START MATERIAL SUPPLIED

This design comes from an exercise in tuning for small area, a short achievable clock period and few clock cycles per item on the open sky130 flow, not from production work.
In this exercise RTL edits were held to simulation tests only and were not proved equivalent to the original.
Power figures rest on the tool's default switching activity, not on a simulated workload.

**flow/config.mk**
```make
export PLATFORM = sky130hd
export DESIGN_NAME = kvx_bal
export DESIGN_NICKNAME = kvx_bal
export VERILOG_FILES = /design/flow/design.v
export SDC_FILE = /design/flow/constraint.sdc
export NUM_CORES = 4
export LEC_CHECK = 0
export ABC_CLOCK_PERIOD_IN_PS = 4300
export CAP_MARGIN = 20
export CORE_MARGIN = 2
export CORE_UTILIZATION = 55
export CTS_CLUSTER_DIAMETER = 100
export CTS_CLUSTER_SIZE = 24
export SLEW_MARGIN = 20
```
**flow/constraint.sdc**
```tcl
create_clock -name core_clock -period 14.0 [get_ports {clk}]
set_input_delay 2.8000 -clock core_clock [delete_from_list [all_inputs] [get_ports {clk}]]
set_output_delay 2.8000 -clock core_clock [all_outputs]
set_load 0.01 [all_outputs]
```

END MATERIAL SUPPLIED

■ EXERCISE DIRECTIONS ■
Reproduce the entries above in full by retyping them exactly.

■ SOLUTION FOR THIS PROBLEM ■
This design comes from an exercise in tuning for small area, a short achievable clock period and few clock cycles per item on the open sky130 flow, not from production work.
In this exercise RTL edits were held to simulation tests only and were not proved equivalent to the original.
Power figures rest on the tool's default switching activity, not on a simulated workload.

**flow/config.mk**
```make
export PLATFORM = sky130hd
export DESIGN_NAME = kvx_bal
export DESIGN_NICKNAME = kvx_bal
export VERILOG_FILES = /design/flow/design.v
export SDC_FILE = /design/flow/constraint.sdc
export NUM_CORES = 4
export LEC_CHECK = 0
export ABC_CLOCK_PERIOD_IN_PS = 4300
export CAP_MARGIN = 20
export CORE_MARGIN = 2
export CORE_UTILIZATION = 55
export CTS_CLUSTER_DIAMETER = 100
export CTS_CLUSTER_SIZE = 24
export SLEW_MARGIN = 20
```
**flow/constraint.sdc**
```tcl
create_clock -name core_clock -period 14.0 [get_ports {clk}]
set_input_delay 2.8000 -clock core_clock [delete_from_list [all_inputs] [get_ports {clk}]]
set_output_delay 2.8000 -clock core_clock [all_outputs]
set_load 0.01 [all_outputs]
```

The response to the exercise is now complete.